How to find $I=\int_0^1\frac{\arctan^2x}{1+x}\left(\frac{\ln x}{1-x}+\ln(1+x)\right)dx$ $$I=\int_0^1\frac{\arctan^2x}{1+x}\left(\frac{\ln x}{1-x}+\ln(1+x)\right)dx=-\frac{\pi^4}{512}+\frac{3\pi^2}{128}\ln^22+\frac{\pi}{8}G\ln2-\frac{21}{64}\zeta(3)\ln2$$
 This integral was proposed to me by a friend, but without the solution.
 I tried the integration by parts, but too complex.

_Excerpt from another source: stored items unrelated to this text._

## src/sv/akg_pkg.sv

```systemverilog
`timescale 1ns / 1ps
`default_nettype none
// ----------------------------------------------------------------------------
// akg_pkg: shared types and constants of the glyph pair auto kerning gap block
// Field widths, register indexes, status codes and the transaction structs.
// ----------------------------------------------------------------------------
package akg_pkg;

    localparam int MAX_GLYPH_WIDTH = 32;
    localparam int ROW_W           = 32;
    localparam int WIDTH_W         = 6;
    localparam int COL_W           = 5;
    localparam int GAP_W           = 7;
    localparam int LIMIT_W         = 6;
    localparam int OFFSET_W        = 6;
    localparam int CFG_ADDR_W      = 1;
    localparam int CFG_DATA_W      = 6;

    localparam logic [GAP_W-1:0] GAP_ALL_ONES = '1;

    // Configuration register indexes
    localparam logic [CFG_ADDR_W-1:0] REG_SPACING_LIMIT  = 1'd0;
    localparam logic [CFG_ADDR_W-1:0] REG_KERNING_ENABLE = 1'd1;

    // Result status codes
    localparam logic STATUS_OK       = 1'b0;
    localparam logic STATUS_DISABLED = 1'b1;

    typedef struct packed {
        logic [ROW_W-1:0]   left_row;
        logic [WIDTH_W-1:0] left_width;
        logic [ROW_W-1:0]   right_row;
        logic [WIDTH_W-1:0] right_width;
        logic               last_row;
    } akg_in_t;

    typedef struct packed {
        logic [OFFSET_W-1:0] kern_offset;
        logic                status;
    } akg_out_t;

endpackage

`default_nettype wire

```

## src/sv/akg_row_gap.sv

```systemverilog
`timescale 1ns / 1ps
`default_nettype none
// ----------------------------------------------------------------------------
// akg_row_gap: gap between two glyph rows
// Empty columns right of the left glyph plus empty columns left of the right.
// ----------------------------------------------------------------------------
module akg_row_gap
    import akg_pkg::*;
(
    input  wire logic [ROW_W-1:0]   left_row,
    input  wire logic [WIDTH_W-1:0] left_width,
    input  wire logic [ROW_W-1:0]   right_row,
    input  wire logic [WIDTH_W-1:0] right_width,
    output logic      [GAP_W-1:0]   row_gap
);

    logic [WIDTH_W-1:0] lw;
    logic [WIDTH_W-1:0] rw;
    logic [ROW_W-1:0]   l_bits;
    logic [ROW_W-1:0]   r_bits;
    logic [COL_W-1:0]   l_top;
    logic [COL_W-1:0]   r_low;
    logic [WIDTH_W-1:0] l_space;
    logic [WIDTH_W-1:0] r_space;

    // Clamp widths to the widest glyph supported
    always_comb begin
        lw = (left_width  > WIDTH_W'(MAX_GLYPH_WIDTH)) ? WIDTH_W'(MAX_GLYPH_WIDTH) : left_width;
        rw = (right_width > WIDTH_W'(MAX_GLYPH_WIDTH)) ? WIDTH_W'(MAX_GLYPH_WIDTH) : right_width;
    end

    // Drop pixels at or beyond each glyph's width
    always_comb begin
        for (int i = 0; i < ROW_W; i++) begin
            l_bits[i] = left_row[i]  & (WIDTH_W'(i) < lw);
            r_bits[i] = right_row[i] & (WIDTH_W'(i) < rw);
        end
    end

    // Rightmost set pixel of the left row, leftmost of the right row
    always_comb begin
        l_top = '0;
        r_low = '0;
        for (int i = 0; i < ROW_W; i++) begin
            if (l_bits[i]) l_top = COL_W'(i);
        end
        for (int i = ROW_W - 1; i >= 0; i--) begin
            if (r_bits[i]) r_low = COL_W'(i);
        end
    end

    // Empty row counts its full width
    always_comb begin
        l_space = (l_bits == '0) ? lw : WIDTH_W'(lw - WIDTH_W'(1) - {1'b0, l_top});
        r_space = (r_bits == '0) ? rw : {1'b0, r_low};
        // At most 64, so the sum never reaches the all-ones mark
        row_gap = {1'b0, l_space} + {1'b0, r_space};
    end

endmodule

`default_nettype wire

```

## src/sv/glyph_pair_auto_kern_gap.sv

```systemverilog
`timescale 1ns / 1ps
`default_nettype none
// ----------------------------------------------------------------------------
// glyph_pair_auto_kern_gap: automatic kerning offset of a glyph pair
// Folds per-row gaps into a running minimum and emits a result on the last row.
// ----------------------------------------------------------------------------
// Feed one transaction per bitmap row of a glyph pair: the left and right
// rows with their widths, and last_row on the pair's final row. Rows may
// follow back to back; a row enters an input register, its gap (two priority
// encodes and an add) is folded into the running minimum on the way to the
// result register, so one row per cycle is sustained as long as results are
// taken. Only a last row makes a result transaction, registered in the input
// and then the result register: kern_offset is the minimum row gap clamped
// to spacing_limit (0 means remove the pair) with status 0, or kern_offset 0
// with status 1 when kerning is disabled. The minimum restarts after each
// last row. Write the configuration registers only while no row is in flight.
// ----------------------------------------------------------------------------
module glyph_pair_auto_kern_gap
    import akg_pkg::*;
(
    input  wire logic                  aclk,
    input  wire logic                  aresetn,
    // configuration
    input  wire logic                  cfg_wr_en,
    input  wire logic [CFG_ADDR_W-1:0] cfg_addr,
    input  wire logic [CFG_DATA_W-1:0] cfg_wdata,
    // row input
    input  wire logic                  s_valid,
    output logic                       s_ready,
    input  wire akg_in_t               s_data,
    // result output
    output logic                       m_valid,
    input  wire logic                  m_ready,
    output akg_out_t                   m_data
);

    logic [LIMIT_W-1:0] spacing_limit_reg;
    logic               kerning_enable_reg;

    logic               in_valid_reg;
    akg_in_t            in_data_reg;
    logic [GAP_W-1:0]   min_gap_reg;
    logic [GAP_W-1:0]   min_gap_next;
    logic               out_valid_reg;
    akg_out_t           out_data_reg;
    akg_out_t           out_data_next;

    logic [GAP_W-1:0]   row_gap;
    logic               out_free;
    logic               proc_fire;
    logic               in_fire;

    // Configuration registers
    always_ff @(posedge aclk) begin
        if (!aresetn) begin
            spacing_limit_reg  <= LIMIT_W'(1);
            kerning_enable_reg <= 1'b1;
        end else if (cfg_wr_en) begin
            case (cfg_addr)
                REG_SPACING_LIMIT:  spacing_limit_reg  <= cfg_wdata[LIMIT_W-1:0];
                REG_KERNING_ENABLE: kerning_enable_reg <= cfg_wdata[0];
                default: ;
            endcase
        end
    end

    // Row gap of the held row
    akg_row_gap u_row_gap (
        .left_row    (in_data_reg.left_row),
        .left_width  (in_data_reg.left_width),
        .right_row   (in_data_reg.right_row),
        .right_width (in_data_reg.right_width),
        .row_gap     (row_gap)
    );

    // Advance a held row when it needs no result slot or the slot frees up
    assign out_free  = !out_valid_reg || m_ready;
    assign proc_fire = in_valid_reg && (!in_data_reg.last_row || out_free);
    assign s_ready   = !in_valid_reg || proc_fire;
    assign in_fire   = s_valid && s_ready;

    // Fold the row into the minimum and form the result of a last row
    always_comb begin
        min_gap_next = (row_gap < min_gap_reg) ? row_gap : min_gap_reg;
        if (!kerning_enable_reg) begin
            out_data_next.kern_offset = '0;
            out_data_next.status      = STATUS_DISABLED;
        end else begin
            out_data_next.kern_offset = (min_gap_next > {1'b0, spacing_limit_reg}) ?
                                        spacing_limit_reg : min_gap_next[OFFSET_W-1:0];
            out_data_next.status      = STATUS_OK;
        end
    end

    // Input register
    always_ff @(posedge aclk) begin
        if (!aresetn) begin
            in_valid_reg <= 1'b0;
        end else if (s_ready) begin
            in_valid_reg <= s_valid;
        end
        if (in_fire) begin
            in_data_reg <= s_data;
        end
    end

    // Running minimum: restart after each last row
    always_ff @(posedge aclk) begin
        if (!aresetn) begin
            min_gap_reg <= GAP_ALL_ONES;
        end else if (proc_fire) begin
            min_gap_reg <= in_data_reg.last_row ? GAP_ALL_ONES : min_gap_next;
        end
    end

    // Result register: hold until taken
    always_ff @(posedge aclk) begin
        if (!aresetn) begin
            out_valid_reg <= 1'b0;
        end else if (proc_fire && in_data_reg.last_row) begin
            out_valid_reg <= 1'b1;
        end else if (m_ready) begin
            out_valid_reg <= 1'b0;
        end
        if (proc_fire && in_data_reg.last_row) begin
            out_data_reg <= out_data_next;
        end
    end

    assign m_valid = out_valid_reg;
    assign m_data  = out_data_reg;

    // A last row always restarts the minimum
    a_min_restart: assert property (@(posedge aclk) disable iff (!aresetn)
        (proc_fire && in_data_reg.last_row) |=> (min_gap_reg == GAP_ALL_ONES))
        else $error("running minimum not restarted after last row");

    // Minimum is either unset or a reachable row gap
    a_min_range: assert property (@(posedge aclk) disable iff (!aresetn)
        (min_gap_reg == GAP_ALL_ONES) || (min_gap_reg <= GAP_W'(2 * MAX_GLYPH_WIDTH)))
        else $error("running minimum out of range");

    // Disabled kerning reports a zero offset
    a_disabled_zero: assert property (@(posedge aclk) disable iff (!aresetn)
        (m_valid && m_data.status == STATUS_DISABLED) |-> (m_data.kern_offset == '0))
        else $error("disabled result carries a nonzero offset");

endmodule

`default_nettype wire
```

 I tried to find a closed form but without result.   $$I=\int_0^1\frac{\arctan^2x}{1±x}\ln{x}dx$$
 A: Continuing on @AliShather's argument, let's focus on the integral 
\begin{align*}
I_1&=\int_0^1\frac{\arctan^2 x\ln x}{1-x^2}dx\\
&\overset{\rm IBP}=-\int_0^1\frac{\arctan^2 x\mathop{\rm artanh} x}{x}+2\underbrace{\frac{\arctan x\mathop{\rm artanh} x \ln x}{1+x^2}}_{x\mapsto \frac{1-x}{1+x}}dx\\
&=-\int_0^1\frac{\arctan^2 x\mathop{\rm artanh} x}{x}-2{\frac{\left(\arctan x-\frac{\pi}{4}\right)\mathop{\rm artanh} x \ln x}{1+x^2}}dx\\
&=-\int_0^1\frac{\arctan^2 x\mathop{\rm artanh} x}{x}dx-\frac{\pi}{4}\int_0^1\frac{\mathop{\rm artanh} x\ln x}{1+x^2}dx\\
&=-A-\frac{\pi}{4}B
\end{align*}
where $\mathop{\rm artanh}x=\frac{1}{2}\ln\left(\frac{1+x}{1-x}\right)$. 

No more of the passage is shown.